1 There is substantial discussion by both briefs on the question whether the plaintiffs would, in any event, be barred from reinstatement to the team by rules of the NCAA and the Western Athletic Conference. This question need not be decided in view of the conclusions we reach2 This conference was attended personally by the Governor, President Carlson and several Trustees. Except for two Trustees who were unavailable, the remaining Trustees participated by a telephone conference call arrangement which permitted them to hear the discussions and to express their views. At different times the plaintiffs, and also the Coach and the Athletic Director, discussed the matter with the Board. There is no claim by the plaintiffs that there was a denial of procedural due process in the various proceedings by the University officials or the Trustees3 Findings of fact 14 and 15 were as follows: "14. That taking all of the evidence and facts adduced by the parties into consideration, the Court finds that there is no merit in the contention raised by the Plaintiffs in their complaint filed herein that one of the purposes of the black armband display was that of protesting against the alleged cheap shots and name-calling charged to members of the Brigham Young University football team; on the contrary, the Court finds that such allegation is without merit and that the sole and only purpose in the armband display was that of protesting against alleged religious beliefs of the Church of Jesus Christ of Latter-Day Saints, commonly known as the Mormon Church, and Brigham Young University, which the Plaintiffs considered one and the same, and the Court further finds that each of the Plaintiff football players refused to participate in the football game with Brigham Young University as members of the football team of the University of Wyoming unless they were permitted to demonstrate against the religious beliefs of the Mormon Church by wearing black armbands upon the playing field.
"15. That, taking all of the evidence and facts adduced by the parties into consideration, the Court finds that each of the Plaintiffs refused to play football as a member of the University of Wyoming football team unless and until the Defendant, Lloyd Eaton, was removed from his position as Head Football Coach of the Universty of Wyoming."

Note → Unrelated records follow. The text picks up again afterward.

File: src/rtl/fs2_misfetch_ctrl.sv
// Fetch-2 misfetch recovery: redirects fetch-1 when the pre-decoded next PC disagrees
// with the BTB path, and queues BTB corrections. Optional macro: FS2_BTB_INVAL_EN.
module fs2_misfetch_ctrl #(
    parameter int SIZE_PC     = 32,
    parameter int BRANCH_TYPE = 2,
    parameter int QDEPTH      = 4
) (
    input  logic                   clk,
    input  logic                   reset_n,
    input  logic                   flush_i,
    input  logic                   valid_i,
    input  logic [SIZE_PC-1:0]     pc_i,
    input  logic                   btbHit_i,
    input  logic [SIZE_PC-1:0]     btbNPC_i,
    input  logic                   ctrlInst_i,
    input  logic [SIZE_PC-1:0]     predNPC_i,
    input  logic [BRANCH_TYPE-1:0] ctrlType_i,
    output logic                   stall_o,
    output logic                   squash_o,
    output logic                   redirect_o,
    output logic [SIZE_PC-1:0]     redirectPC_o,
    output logic                   btbUpdValid_o,
    input  logic                   btbUpdReady_i,
    output logic [SIZE_PC-1:0]     btbUpdPC_o,
    output logic [SIZE_PC-1:0]     btbUpdTarget_o,
    output logic [BRANCH_TYPE-1:0] btbUpdType_o,
    output logic                   btbUpdInval_o
);

    localparam int PTR_W = (QDEPTH > 1) ? $clog2(QDEPTH) : 1;
    localparam int CNT_W = $clog2(QDEPTH + 1);
    localparam logic [CNT_W-1:0] FULL_CNT = CNT_W'(QDEPTH);

    typedef enum logic [1:0] {
        IDLE,
        REDIR,
        SQUASH
    } state_t;

    state_t state;
    state_t next_state;

    logic [CNT_W-1:0]       count;
    logic [PTR_W-1:0]       wr_ptr;
    logic [PTR_W-1:0]       rd_ptr;
    logic [SIZE_PC-1:0]     pc_mem     [QDEPTH];
    logic [SIZE_PC-1:0]     target_mem [QDEPTH];
    logic [BRANCH_TYPE-1:0] type_mem   [QDEPTH];

    logic                   evaluate;
    logic                   ctrl_mis;
    logic                   nonctrl_mis;
    logic                   misfetch;
    logic [SIZE_PC-1:0]     correct_pc;
    logic                   push;
    logic                   pop;

    assign stall_o       = (count == FULL_CNT);
    assign btbUpdValid_o = (count != '0);
    assign pop           = btbUpdValid_o & btbUpdReady_i;

    assign evaluate    = valid_i & ~stall_o & ~flush_i & (state == IDLE);
    assign ctrl_mis    = ctrlInst_i & (predNPC_i != btbNPC_i);
    assign nonctrl_mis = ~ctrlInst_i & btbHit_i;
    assign misfetch    = evaluate & (ctrl_mis | nonctrl_mis);
    assign correct_pc  = ctrlInst_i ? predNPC_i : (pc_i + SIZE_PC'(8));

`ifdef FS2_BTB_INVAL_EN
    logic inval_mem [QDEPTH];

    assign push          = misfetch;
    assign btbUpdInval_o = inval_mem[rd_ptr];

    always_ff @(posedge clk or negedge reset_n) begin
        if (!reset_n) begin
            for (int i = 0; i < QDEPTH; i++) begin
                inval_mem[i] <= 1'b0;
            end
        end else if (push) begin
            inval_mem[wr_ptr] <= ~ctrlInst_i;
        end
    end
`else
    // Non-control BTB hits still redirect, but training them would need invalidation.
    assign push          = misfetch & ctrlInst_i;
    assign btbUpdInval_o = 1'b0;
`endif

    always_ff @(posedge clk or negedge reset_n) begin
        if (!reset_n) begin
            state <= IDLE;
        end else begin
            state <= next_state;
        end
    end

    always_comb begin
        next_state = state;
        if (flush_i) begin
            next_state = IDLE;
        end else begin
            case (state)
                IDLE:    next_state = misfetch ? REDIR : IDLE;
                REDIR:   next_state = SQUASH;
                SQUASH:  next_state = IDLE;
                default: next_state = IDLE;
            endcase
        end
    end

    always_comb begin
        squash_o = 1'b0;
        case (state)
            REDIR, SQUASH: squash_o = 1'b1;
            default:       squash_o = 1'b0;
        endcase
    end

    // misfetch already excludes flush, so a flush clears the pulse on the next edge.
    always_ff @(posedge clk or negedge reset_n) begin
        if (!reset_n) begin
            redirect_o   <= 1'b0;
            redirectPC_o <= '0;
        end else begin
            redirect_o <= misfetch;
            if (misfetch) begin
                redirectPC_o <= correct_pc;
            end
        end
    end

    always_ff @(posedge clk or negedge reset_n) begin
        if (!reset_n) begin
            count  <= '0;
            wr_ptr <= '0;
            rd_ptr <= '0;
        end else begin
            if (push) begin
                wr_ptr <= wr_ptr + PTR_W'(1);
            end
            if (pop) begin
                rd_ptr <= rd_ptr + PTR_W'(1);
            end
            case ({push, pop})
                2'b10:   count <= count + CNT_W'(1);
                2'b01:   count <= count - CNT_W'(1);
                default: count <= count;
            endcase
        end
    end

    always_ff @(posedge clk or negedge reset_n) begin
        if (!reset_n) begin
            for (int i = 0; i < QDEPTH; i++) begin
                pc_mem[i]     <= '0;
                target_mem[i] <= '0;
                type_mem[i]   <= '0;
            end
        end else if (push) begin
            pc_mem[wr_ptr]     <= pc_i;
            target_mem[wr_ptr] <= correct_pc;
            type_mem[wr_ptr]   <= ctrlType_i;
        end
    end

    assign btbUpdPC_o     = pc_mem[rd_ptr];
    assign btbUpdTarget_o = target_mem[rd_ptr];
    assign btbUpdType_o   = type_mem[rd_ptr];

endmodule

4 In some cases the Supreme Court has, of course, reviewed the record where constitutional rights were involved, reaching a conclusion different from that of a state court where there was compelling evidence of a constitutional wrong. See Edwards v. South Carolina, 372 U.S. 229, 235, 83 S.Ct. 680, 9 L.Ed.2d 697; Blackburn v. Alabama, 361 U.S. 199, 209, 80 S.Ct. 274, 4 L.Ed.2d 242. We cannot agree that such cases indicate that we should depart from Rule 52 standards in reviewing findings on a record such as this.